There’s a lot going on in the networks of HPC clusters, and selecting the right network fabric, equipment, and topology is important to ensuring good performance for given applications. A “one size fits all” approach rarely works, and architects will do well to tailor the network to the needs of the application.
In a recent report, titled “The Role of High-Bandwidth, Low-Latency Interconnects in High Performance Clusters,” Sebastian Kalcher, lead HPC architect at Adtech Global and a former HPC and high-speed interconnect engineer at CERN, discusses the important role of the network in an HPC cluster the various design considerations that should be taken into account.

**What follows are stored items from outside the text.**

===== src/hdl/u8u16_pkg.sv =====
// Package for the UTF-8 to UTF-16 decoder: result types and decode constants.
// No dependencies; imported by the top, decode, outbuf and testbench files.
`timescale 1ns / 1ps

package u8u16_pkg;

    // Decoded value: 21 bits cover the whole UTF-16 range, plus an overflow flag.
    localparam int unsigned ACC_W = 21;

    localparam logic [ACC_W-1:0] CODE_LIMIT   = 21'h110000;
    localparam logic [15:0]      SURR_HI_BASE = 16'hD800;
    localparam logic [15:0]      SURR_LO_BASE = 16'hDC00;
    localparam logic [ACC_W-1:0] SUPP_BASE    = 21'h010000;

    // One result item on the output channel.
    typedef struct packed {
        logic [15:0] code_unit;
        logic        unit_valid;
        logic        string_done;
        logic        string_failed;
        logic        run_end;
    } t_result;

    // Everything one input item produces: zero, one or two results.
    typedef struct packed {
        logic [1:0] count;
        t_result    res0;
        t_result    res1;
    } t_dec_out;

endpackage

Today’s HPC applications are very dependent on high-bandwidth, low-latency interconnects to move data among the various nodes of cluster, Kalcher says. As clusters get bigger, efficiency becomes a bigger concern, and low-overhead protocols that can help to eliminate wasting compute power becomes even more important.
When selecting the main fabric to be used for an HPC cluster network, the choice often comes down to two options: QDR/FDR InfiniBand or 1G/10G-Ethernet. Users should look at the communication patterns of the HPC application at hand–including the size of messages being sent and the level of latency that is acceptable–to make the best decision, Kalcher says.

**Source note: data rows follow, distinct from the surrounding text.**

### src/pset_pkg.sv
// Shared types and constants for the profile sample event table.
// No dependencies; imported by the controller, datapath and top level.
`default_nettype none

package pset_pkg;

  localparam int TIMERS_DEF = 64;
  localparam int NS_PER_US  = 1000;
  localparam int DIV_DIGITS = 3;

  typedef enum logic [3:0] {
    CMD_REG     = 4'd0,
    CMD_REGEV   = 4'd1,
    CMD_ACC     = 4'd2,
    CMD_AUX     = 4'd3,
    CMD_LATCH1  = 4'd4,
    CMD_LATCHALL= 4'd5,
    CMD_ARM     = 4'd6,
    CMD_PUB     = 4'd7,
    CMD_ACK     = 4'd8,
    CMD_READREC = 4'd9,
    CMD_READEV  = 4'd10
  } cmd_t;

  typedef enum logic [2:0] {
    ST_CLEAR,
    ST_IDLE,
    ST_DECODE,
    ST_READ,
    ST_EXEC,
    ST_DIV,
    ST_WRITE
  } state_t;

  // One table entry as held in memory
  typedef struct packed {
    logic        registered;
    logic        event_registered;
    logic        armed;
    logic        mbox_available;
    logic        mbox_overrun;
    logic [47:0] total_ns;
    logic [31:0] pend_inv;
    logic [39:0] pend_aux;
    logic [47:0] min_tick;
    logic [31:0] rec_seq;
    logic [38:0] rec_us;
    logic [31:0] rec_inv;
    logic [39:0] rec_aux;
    logic [31:0] mbox_seq;
    logic [31:0] mbox_sample_seq;
    logic [47:0] mbox_tick;
    logic [38:0] mbox_us;
    logic [31:0] mbox_inv;
    logic [39:0] mbox_aux;
  } entry_t;

  // Controller to datapath
  typedef struct packed {
    logic capture;
    logic rd_en;
    logic wr_en;
    logic clr;
    logic use_walk;
    logic div_start;
    logic emit;
    logic emit_zero;
  } ctl_cmd_t;

  // Datapath to controller
  typedef struct packed {
    logic known;
    logic all;
    logic need_div;
    logic div_done;
  } ctl_sts_t;

endpackage

`default_nettype wire

### src/pset_ctrl.sv
// Controller state machine: clearing pass, command sequencing, latch-all walk.
// Depends on pset_pkg.
`default_nettype none

module pset_ctrl
  import pset_pkg::*;
#(
  parameter int TIMERS = TIMERS_DEF,
  localparam int AW = (TIMERS > 1) ? $clog2(TIMERS) : 1
) (
  input  wire logic          clk,
  input  wire logic          rst_n,
  input  wire logic          start,
  output logic               busy,
  input  wire ctl_sts_t      sts,
  output ctl_cmd_t           cmd,
  output logic [AW-1:0]      walk_addr
);

  localparam logic [AW-1:0] LAST = AW'(TIMERS - 1);

  state_t        state_r, state_nxt;
  logic [AW-1:0] walk_r, walk_nxt;

  // State and walk counter
  always_ff @(posedge clk) begin
    if (!rst_n) begin
      state_r <= ST_CLEAR;
      walk_r  <= '0;
    end else begin
      state_r <= state_nxt;
      walk_r  <= walk_nxt;
    end
  end

  assign walk_addr = walk_r;
  assign busy      = (state_r != ST_IDLE);

  // Next state and commands
  always_comb begin
    state_nxt = state_r;
    walk_nxt  = walk_r;
    cmd       = '0;
    unique case (state_r)
      ST_CLEAR: begin
        cmd.use_walk = 1'b1;
        cmd.clr      = 1'b1;
        cmd.wr_en    = 1'b1;
        if (walk_r == LAST) begin
          walk_nxt  = '0;
          state_nxt = ST_IDLE;
        end else begin
          walk_nxt = walk_r + 1'b1;
        end
      end
      ST_IDLE: begin
        if (start) begin
          cmd.capture = 1'b1;
          state_nxt   = ST_DECODE;
        end
      end
      ST_DECODE: begin
        if (!sts.known) begin
          cmd.emit      = 1'b1;
          cmd.emit_zero = 1'b1;
          state_nxt     = ST_IDLE;
        end else if (sts.all) begin
          walk_nxt  = '0;
          state_nxt = ST_READ;
        end else begin
          cmd.rd_en = 1'b1;
          state_nxt = ST_EXEC;
        end
      end
      ST_READ: begin
        cmd.use_walk = 1'b1;
        cmd.rd_en    = 1'b1;
        state_nxt    = ST_EXEC;
      end
      ST_EXEC: begin
        cmd.use_walk = sts.all;
        if (sts.need_div) begin
          cmd.div_start = 1'b1;
          state_nxt     = ST_DIV;
        end else begin
          state_nxt = ST_WRITE;
        end
      end
      ST_DIV: begin
        cmd.use_walk = sts.all;
        if (sts.div_done) begin
          state_nxt = ST_WRITE;
        end
      end
      ST_WRITE: begin
        cmd.use_walk = sts.all;
        cmd.wr_en    = 1'b1;
        if (sts.all && (walk_r != LAST)) begin
          walk_nxt  = walk_r + 1'b1;
          state_nxt = ST_READ;
        end else begin
          cmd.emit  = 1'b1;
          state_nxt = ST_IDLE;
        end
      end
      default: state_nxt = ST_IDLE;
    endcase
  end

endmodule

`default_nettype wire

### config.mk
export PLATFORM = sky130hd
export DESIGN_NAME = pset_ctrl
export DESIGN_NICKNAME = d
export VERILOG_FILES = /design/src/pset_pkg.sv /design/src/pset_ctrl.sv
export SDC_FILE = /design/constraint.sdc
export NUM_CORES = 1
export LEC_CHECK = 0
export BUFFER_PORTS_ARGS = -buffer_cell sky130_fd_sc_hd__buf_2
export CAP_MARGIN = 30
export CORE_AREA = 5 5 42 44
export CTS_CLUSTER_DIAMETER = 60
export CTS_CLUSTER_SIZE = 40
export DETAILED_ROUTE_END_ITERATION = 8
export DIE_AREA = 0 0 47 49
export PLACE_DENSITY = 0.79
export REMOVE_ABC_BUFFERS = 1
export SLEW_MARGIN = 10
export SYNTH_ARGS = -nofsm -noshare
export SYNTH_HDL_FRONTEND = slang
export SYNTH_SLANG_ARGS = --single-unit
### constraint.sdc
create_clock -name clk -period 4.1 [get_ports clk]
set_input_delay 0.205 -clock clk [delete_from_list [all_inputs] [get_ports clk]]
set_output_delay 0.205 -clock clk [all_outputs]
set_load 0.005 [all_outputs]
After elaboration in Yosys (flattened, before gate mapping)
Index checks and enable logic that the tools add are counted.
- input port bits: 7
- output and inout bits: 15
- register bits: 9
- logic and storage cells: 53
- add/subtract/negate cells: 1
- muxes and demuxes: 27
- equality and inequality tests: 15
- reductions and logical operators: 8
- operator list (kind ; number):
    $mux W6 ; 4
    $pmux W3 S7 ; 1
    $pmux W6 S3 ; 1
    $mux W3 ; 5
    $ne A2 B2 Y1 const B ; 6
    $mux W1 ; 10
    $eq A3 B3 Y1 const B ; 3
    $add A6 B1 Y6 const B ; 1
    $eq A3 B2 Y1 const B ; 2
    $eq A6 B6 Y1 const B ; 1
    $mux W2 ; 3
    $ne A6 B6 Y1 const B ; 1
    $pmux W1 S2 ; 3
    $reduce_and A4 Y1 ; 1
    $reduce_or A2 Y1 ; 2
    $eq A3 B1 Y1 const B ; 1
    $logic_not A3 Y1 ; 1
    $ne A3 B1 Y1 const B ; 1
    $reduce_and A3 Y1 ; 1
    $reduce_bool A3 Y1 ; 1
    $reduce_or A3 Y1 ; 1
    $logic_and A1 B1 Y1 ; 1

Logic depth before layout (Yosys ltp)
Gate-level depths: netlist of the first run.
- depth after elaboration: 4
- mapped depth: 6
- depth with buffers taken out: 6

Worst setup path after synthesis of the first run
Ideal clock, no wire load.
- path kind: register -> register
- start point: reg walk_r[0], in the netlist walk_addr[0]
- end point: reg walk_r[2], in the netlist walk_addr[2]
- cell stages (with the launch flop): 7
- path slack: 2.394 ns
- arrival: 1.636 ns
- period minus slack after synthesis: 1.706 ns
- required time: 4.030 ns
- path through: dfxtp_1 ha_1 and3_4 a31oi_4 o21bai_2 or4b_1 a21oi_1
- word-level cells in the longest chain between the ends: 4
- elaborated cells on any way between the ends: 9
- classes of those cells: 1 x add/sub; 3 x eq/ne; 3 x mux; 2 x reduce/logical
- RTL lines (item ; RTL line ; source):
    start: declaration ; pset_ctrl.sv:23 ; logic [AW-1:0] walk_r, walk_nxt;
    start signal: assignment ; pset_ctrl.sv:32 ; walk_r <= walk_nxt;
    branches (longest 4 deep; another with $add A6 B1 Y6) ; n/a ;
Several ways; the timed one is not identified. The select of a mux whose other input is x is not followed.
A chain may end at the register's enable or synchronous reset.

==> impl_metrics.json, run 1 <==
{
  "cts_root_buf": "clkbuf_4",
  "synth-seq-area-share_pct": 29.0,
  "mappedNetlistArea_um2": 621,
  "synth_top_area_share_pct": 29.0,
  "fp-row-count": 14,
  "clk_latency_ns": 0.26,
  "initial_core_util_pct": 44.3,
  "max_stage_delay_ns": 0.60,
  "finClkSkew_ns": 0.00613,
  "drc_errors": 0,
  "hp-start": "rst_n",
  "finalWorstSetupSlack_ns": 2.04,
  "synth_ff_type": "dfxtp_1",
  "holdPathEnd": "state_r[2]",
  "synth_async_sr_flop_share_pct": 0,
  "die_h_um": 49,
  "ff2ff_setup_slack_ns": 2.24,
  "syn-instance-count": 80,
  "slowest_stage": "dfxtp_1",
  "cts_inserted_buffers": 3,
  "synth-edff-count": 0,
  "drtIter0Drc": 14,
  "multi_input_area_um2": 418,
  "routed-wl-met3_um": 89,
  "ctsHoldBuffers": 0,
  "detailroute.via_count": 645,
  "totalNegativeSetupSlack_ns": 0,
  "port_buffers": 21,
  "cp.buffers_inverters": 1,
  "vias_per_cell": 5.47,
  "critPathArrivalTime_ns": 1.86,
  "min_period_ns": 2.06,
  "slew_headroom_pct": 64.5,
  "area_growth_pct": 22.6,
  "clk_pin_slew_ns": 0.05,
  "antenna_found_initial": 0,
  "worstHoldPathType": "input pin to register",
  "path_cells": "nor2b_1, nand2_1, nor2_1, a31o_1, buf_2",
  "detail-route-antenna-nets": 0,
  "yosysTopAreaCell": "dfxtp_1",
  "pre_cts_slack_ns": 2.29,
  "critPathKind": "register to output pin",
  "clockBufferDepth": 2,
  "stdcell_area_um2": 761,
  "setup_viol_count_final": 0,
  "period_share_pct": 50.3,
  "cts_resized": 0,
  "grt_pass1_vias": 570,
  "hold_violations": 0,
  "end_kind": "output pin",
  "rsz0062_at_grt": "no",
  "core_mm2": 0.00140,
  "rr_startpoint": "state_r[2]",
  "syn_area_per_cell_um2": 7.76,
  "reg2reg_to": "walk_addr[2]",
  "required_ns": 3.89,
  "slew_viol_final": 0,
  "cts-htree-levels": 1,
  "drt_wl_total_um": 1540,
  "ios": 22,
  "power.density_mw_per_mm2": 233,
  "startpoint": "state_r[1]",
  "synth_area_leaders": "dfxtp_1 (29%), nand2_1 (5.4%), a21oi_1 (4.8%)",
  "yosysUniqueCellTypes": 37,
  "grt_first_pass_wirelength_um": 2540,
  "wl_met2_um": 691,
  "num-nets-final": 111,
  "drive_gt1_share_pct": 29.4,
  "detail_route.wl_per_cell_um": 13.0,
  "gpl.final_weighted_congestion": 0.885,
  "numClockSinks": 9,
  "regArea_um2": 180,
  "grt_max_degree": 15,
  "reg2regPathDepth": 4,
  "track_usage_pct": 14.4,
  "total_leakage_power_uw": 0.000341,
  "worst_pin_slew_ns": 0.532,
  "max_clock_freq_mhz": 484,
  "max_cap_viol_count": 0,
  "diodes": 0,
  "place_area_um2": 734,
  "grt_remaining_overflow": 0,
  "die_area_mm2": 0.00230,
  "n_fill_cell": 149,
  "vdd_ir_drop_max_mv": 0.244,
  "final_core_util_pct": 54.3,
  "hpwlAfterDp_um": 1150,
  "critPathMaxFanout": 14,
  "synth-seq-cells": 9,
  "crit_family": "simple AND/OR/NAND/NOR gates",
  "yosysWarnings": 0,
  "post_cts_buffers": 0,
  "start_kind": "register",
  "top_layer": "met4",
  "routedLengthMet1_um": 740,
  "worst_hold_path.num_cells": 2,
  "outcome": "finished clean",
  "cts_tree": "built",
  "firstDrtPassIters": 4,
  "die_x_um": 47
}
-- area by class of cell --
cell class / instances / share of cell area, %
repair buffers: 21 / 13.8
multi-input cells: 65 / 54.9
inverters: 3 / 1.48
well taps: 16 / 2.63
clock buffers: 4 / 3.45
flip-flops and latches: 9 / 23.7
-- metal layers --
layer	vias up	GRT usage, %
met4	0	4.15
met2	15	22.4
li1	334	-
met5	-	0
met1	294	19.8
met3	2	2.58
-- power by group --
group	internal, uW	switching (uW)
Clock	37.4	29.0
Sequential	90.1	2.71
Combinational	8.70	9.26
Total	136	40.9
-- stage by stage --
| step | hold WS (ns) | total power [uW] | instances |
|---|---|---|---|
| 2_1_floorplan | 0.323 | 103 | 77 |
| 3_3_place_gp | 0.474 | 112 | 114 |
| 3_5_place_dp | 0.475 | 113 | 114 |
| 4_1_cts | 0.208 | 179 | 118 |
| 5_1_grt | 0.225 | 186 | 118 |
| 6_report | 0.216 | 177 | 118 |
-- cell families (layout without fill, tap and decap cells) --
group	count (synthesis)	count (layout)	synth area share [%]
and+or+nand+nor	34	34	28.6
buffers and inverters	6	28	3.63
muxes	1	1	1.81
adders and majority gates	1	1	2.02
AOI/OAI and AO/OA	26	26	30.6
DFF	9	9	29.0
xor gates and xnor gates	3	3	4.23
-- layout by cell type, fill, tap and decap left out, drive strengths merged --
master  instances
a211oi          2
a21o            1
a21oi           7
a22oi           1
a31o            1
a31oi           2
and2            1
and3            3
buf            21
clkbuf          4
dfxtp           9
ha              1
inv             3
mux2            1
nand2           9
nand2b          1
nand3           4
nor2            8
nor2b           2
nor3            1
nor4            1
o211a           1
o211ai          1
o21a            2
o21ai           5
o21bai          1
o221ai          1
o31ai           1
or2             1
or3             2
or4b            1
xnor2           1
xor2            2
-- cell usage after synthesis (2+ instances only) --
library cell	n
a21oi_1	6
o21ai_0	4
dfxtp_1	9
a211oi_1	2
or3_1	2
nor2b_1	2
and3_1	2
xor2_1	2
inv_1	3
o21a_1	2
clkbuf_1	3
nand2_1	9
nor2_1	8
nand3_1	3
-- worst max-delay path by stage --
| stage | depth (start not counted) | to |
|---|---|---|
| floorplan | 6 | walk_addr[2] |
| global placement | 5 | walk_addr[2] |
| detailed placement | 4 | walk_addr[2] |
| CTS | 5 | cmd[1] |
| global route | 5 | cmd[1] |
| finish | 5 | cmd[1] |
-- flip-flops by register name (all words and copies together) (netlist names) --
| signal | count |
|---|---|
| state_r | 3 |
| walk_addr | 6 |
Note: power is estimated with default switching activity, not from simulation.
==> inputs of run 2 (changes only) <==
- ABC_AREA: not set -> 1
- CORE_AREA: 5 5 42 44 -> not set
- CORE_MARGIN: not set -> 5
- CORE_UTILIZATION: not set -> 44
- DIE_AREA: 0 0 47 49 -> not set
- PLACE_DENSITY: 0.79 -> 0.77
- clock period: 4.1 -> 1.85 ns (I/O delays scaled with it)
==> impl_metrics.json, run 2 <==
{
  "outcome": "finished clean",
  "fp-row-count": 14,
  "place_area_um2": 832,
  "initial_core_util_pct": 46.4,
  "vias_per_cell": 5.11,
  "vdd_ir_drop_max_mv": 0.425,
  "final_cell_mix": "nand2_1 (30), buf_2 (21), inv_1 (18)",
  "totalNegativeSetupSlack_ns": 0,
  "cts-htree-levels": 1,
  "cts_inserted_buffers": 3,
  "dp_cells": 156,
  "setup_viol_count_final": 0,
  "core_mm2": 0.00152,
  "drt_wl_total_um": 1710,
  "power.density_mw_per_mm2": 474,
  "finClkSkew_ns": 0.00114,
  "slew_viol_final": 0,
  "synth-seq-cells": 9,
  "synth-seq-area-share_pct": 25.5,
  "cts_resized": 0,
  "grt_first_pass_wirelength_um": 2950,
  "period_share_pct": 89.1,
  "max_cap_viol_count": 0,
  "antenna_found_initial": 0,
  "grt_remaining_overflow": 0,
  "start_kind": "register",
  "critPathMaxFanout": 6,
  "post_cts_buffers": 0,
  "max_clock_freq_mhz": 607,
  "synth_top_area_share_pct": 25.5,
  "hold_violations": 0,
  "largest_register_ffs": 6,
  "synth-edff-count": 0,
  "die_h_um": 50.1,
  "critPathKind": "register to output pin",
  "critPathArrivalTime_ns": 1.56,
  "numClockSinks": 9,
  "yosysUniqueCellTypes": 21,
  "worstHoldPathType": "input pin to register",
  "grt_pass1_vias": 717,
  "clockBufferDepth": 2,
  "cts_tree": "built",
  "worst_pin_slew_ns": 0.263,
  "hp-start": "rst_n",
  "die_x_um": 50.1,
  "path_cells": "ha_1, nand3_2, o21bai_2, nand2_4, o21ai_0, buf_2",
  "rr_startpoint": "walk_addr[0]",
  "track_usage_pct": 14.7,
  "mappedNetlistArea_um2": 707,
  "syn-instance-count": 119,
  "cts_root_buf": "clkbuf_4",
  "syn_area_per_cell_um2": 5.94,
  "yosysWarnings": 0,
  "ctsHoldBuffers": 0,
  "hpwlAfterDp_um": 1410,
  "drive_gt1_share_pct": 26.4,
  "final_cell_count_no_fill": 160,
  "final_common_cell": "nand2_1",
  "stdcell_area_um2": 860,
  "crit_family": "flip-flops",
  "n_fill_cell": 160,
  "ios": 22,
  "detail_route.wl_per_cell_um": 10.7,
  "synth.most_common_cell": "nand2_1",
  "detailroute.via_count": 818,
  "synth_async_sr_flop_share_pct": 0,
  "startpoint": "walk_addr[0]",
  "num-nets-final": 153,
  "slowest_stage": "dfxtp_1",
  "required_ns": 1.76,
  "die_area_mm2": 0.00251,
  "ys_top_cells_by_count": "nand2_1 (30), inv_1 (18), nor2_1 (16)",
  "synth_area_leaders": "dfxtp_1 (25%), nand2_1 (16%), inv_1 (9.6%)",
  "gpl.final_weighted_congestion": 0.846,
  "max_stage_delay_ns": 0.42,
  "clk_latency_ns": 0.26,
  "yosysTopAreaCell": "dfxtp_1",
  "end_kind": "output pin",
  "cp.buffers_inverters": 1,
  "area_growth_pct": 21.6,
  "diodes": 0,
  "detail-route-antenna-nets": 0,
  "drc_errors": 0,
  "total_leakage_power_uw": 0.000472,
  "firstDrtPassIters": 4,
  "clk_pin_slew_ns": 0.06,
  "rsz0062_at_grt": "no",
  "drtIter0Drc": 18,
  "power.total_uw": 408,
  "port_buffers": 21,
  "grt_max_degree": 8,
  "min_period_ns": 1.65,
  "synth_ff_type": "dfxtp_1",
  "slew_headroom_pct": 82.4
}
run 2: changes by cell type in the layout (fill, tap and decap cells not counted), sizes merged, moves of 2 or more:
| cell | previous run | this run |
|---|---|---|
| nand2 | 9 | 37 |
| inv | 3 | 22 |
| nand3 | 4 | 13 |
| nor2 | 8 | 16 |
| and3 | 3 | 0 |
| a211oi | 2 | 0 |
| nand4 | 0 | 2 |
| nor2b | 2 | 0 |
| o21a | 2 | 0 |
| or3 | 2 | 0 |
| xor2 | 2 | 0 |
run 2: cell families (layout without fill, tap and decap cells):
kind of cell,count (synthesis),after routing,synth area share [%]
AND/OR/NAND/NOR,71,71,47.1
buffers and inverters,22,47,12.0
AO/OA/AOI/OAI,15,15,12.4
adder cells (fa/ha/maj),1,1,1.77
flip-flops,9,9,25.5
XOR/XNOR,1,1,1.24
run 2: cell type report:
cell class / count / area (um^2) / share of cell area, %
Multi-Input combinational cell: 88 / 442 / 51.4
Sequential cell: 9 / 180 / 21.0
Timing Repair Buffer: 21 / 105 / 12.2
Inverter: 22 / 85.1 / 9.90
Clock buffer: 3 / 22.5 / 2.62
Tap cell: 16 / 20.0 / 2.33
Clock inverter: 1 / 5.00 / 0.582
run 2: where the power goes:
part           total (uW)  switching (uW)  internal (uW)  leakage [uW]
clock                 155            75.0           80.0     0.0000177
sequential            208            8.20            200     0.0000731
combinational        44.7            23.3           21.5      0.000381
total                 408             106            301      0.000472
run 2: worst paths after layout:
kind	to	slack, ns	cells past startpoint
min reg2reg	walk_addr[3]	0.53	2
min	walk_addr[1]	0.05	3
max reg2reg	walk_addr[1]	0.40	9
max	cmd[1]	0.20	6
run 2: metal layers:
metal | global-route usage [%] | wire (um)
met2 | 20.5 | 777
met1 | 19.3 | 786
met3 | 6.93 | 130
met4 | 5.24 | 16
met5 | 0 | 0
run 2: worst min-delay path, stage by stage:
cell	delay (ns)
buf_2	0.10
nand2_1	0.05
nor2_1	0.03
run 2: per-stage QoR:
| step | util (%) | hold slack (ns) | worst slack (ns) |
|---|---|---|---|
| 5_1_grt | 56.4 | 0.0467 | 0.121 |
| 3_3_place_gp | 54.6 | 0.327 | 0.449 |
| 4_1_cts | 56.4 | 0.0490 | 0.190 |
| 6_report | 56.4 | 0.0546 | 0.202 |
| 2_1_floorplan | - | 0.213 | 0.513 |
| 3_5_place_dp | 54.6 | 0.332 | 0.415 |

For example, are the parallel processes communicating large chunks of data with their peers? And if so, are they communicating with all others or maybe only with their neighbors? “This can have a direct effect on a suitable network topology (and with that, on the overall cost of the fabric),” Kalcher says in his paper.
On the other hand, some communication patterns are dominated by the exchange of smaller control messages, in which case, latency might be the more important issue. “The size of the actual messages that are exchanged can have an effect on the overall performance,” he writes.
InfiniBand is the choice for many general purpose HPC clusters, thanks to is high throughput and low latency. And thanks to the low overhead 64b/66b encoding scheme used in Fourteen Data Rate (FDR) InfiniBand, very high data rates (up to 54.55 Gbps) can be achieved, while dedicating fewer CPU cycles on message copying, protocol handling, or checksum calculation than QDR or DDR, which use an 8b/10b encoding scheme.
InfiniBand also delivers flexibility in the network topology. Most clusters use a fat-tree topology, with 36-port switches arranged in a tree structure as the building block, according to Kalcher’s paper. Depending on whether flexibility or cost is the main goal, the HPC network architect can choose different topologies.
When the edge switches in an HPC cluster have an equal number of InfiniBand links going to the core switches and to the processor nodes, it is considered to have 1:1 bisectional bandwidth. This is the most flexible and fault-tolerant topology, but it is also the most expensive. Depending on the application, a bisectional bandwidth ratio of 1:3 (twice as many links to compute nodes as to core switches) may deliver the required performance, at a lower cost.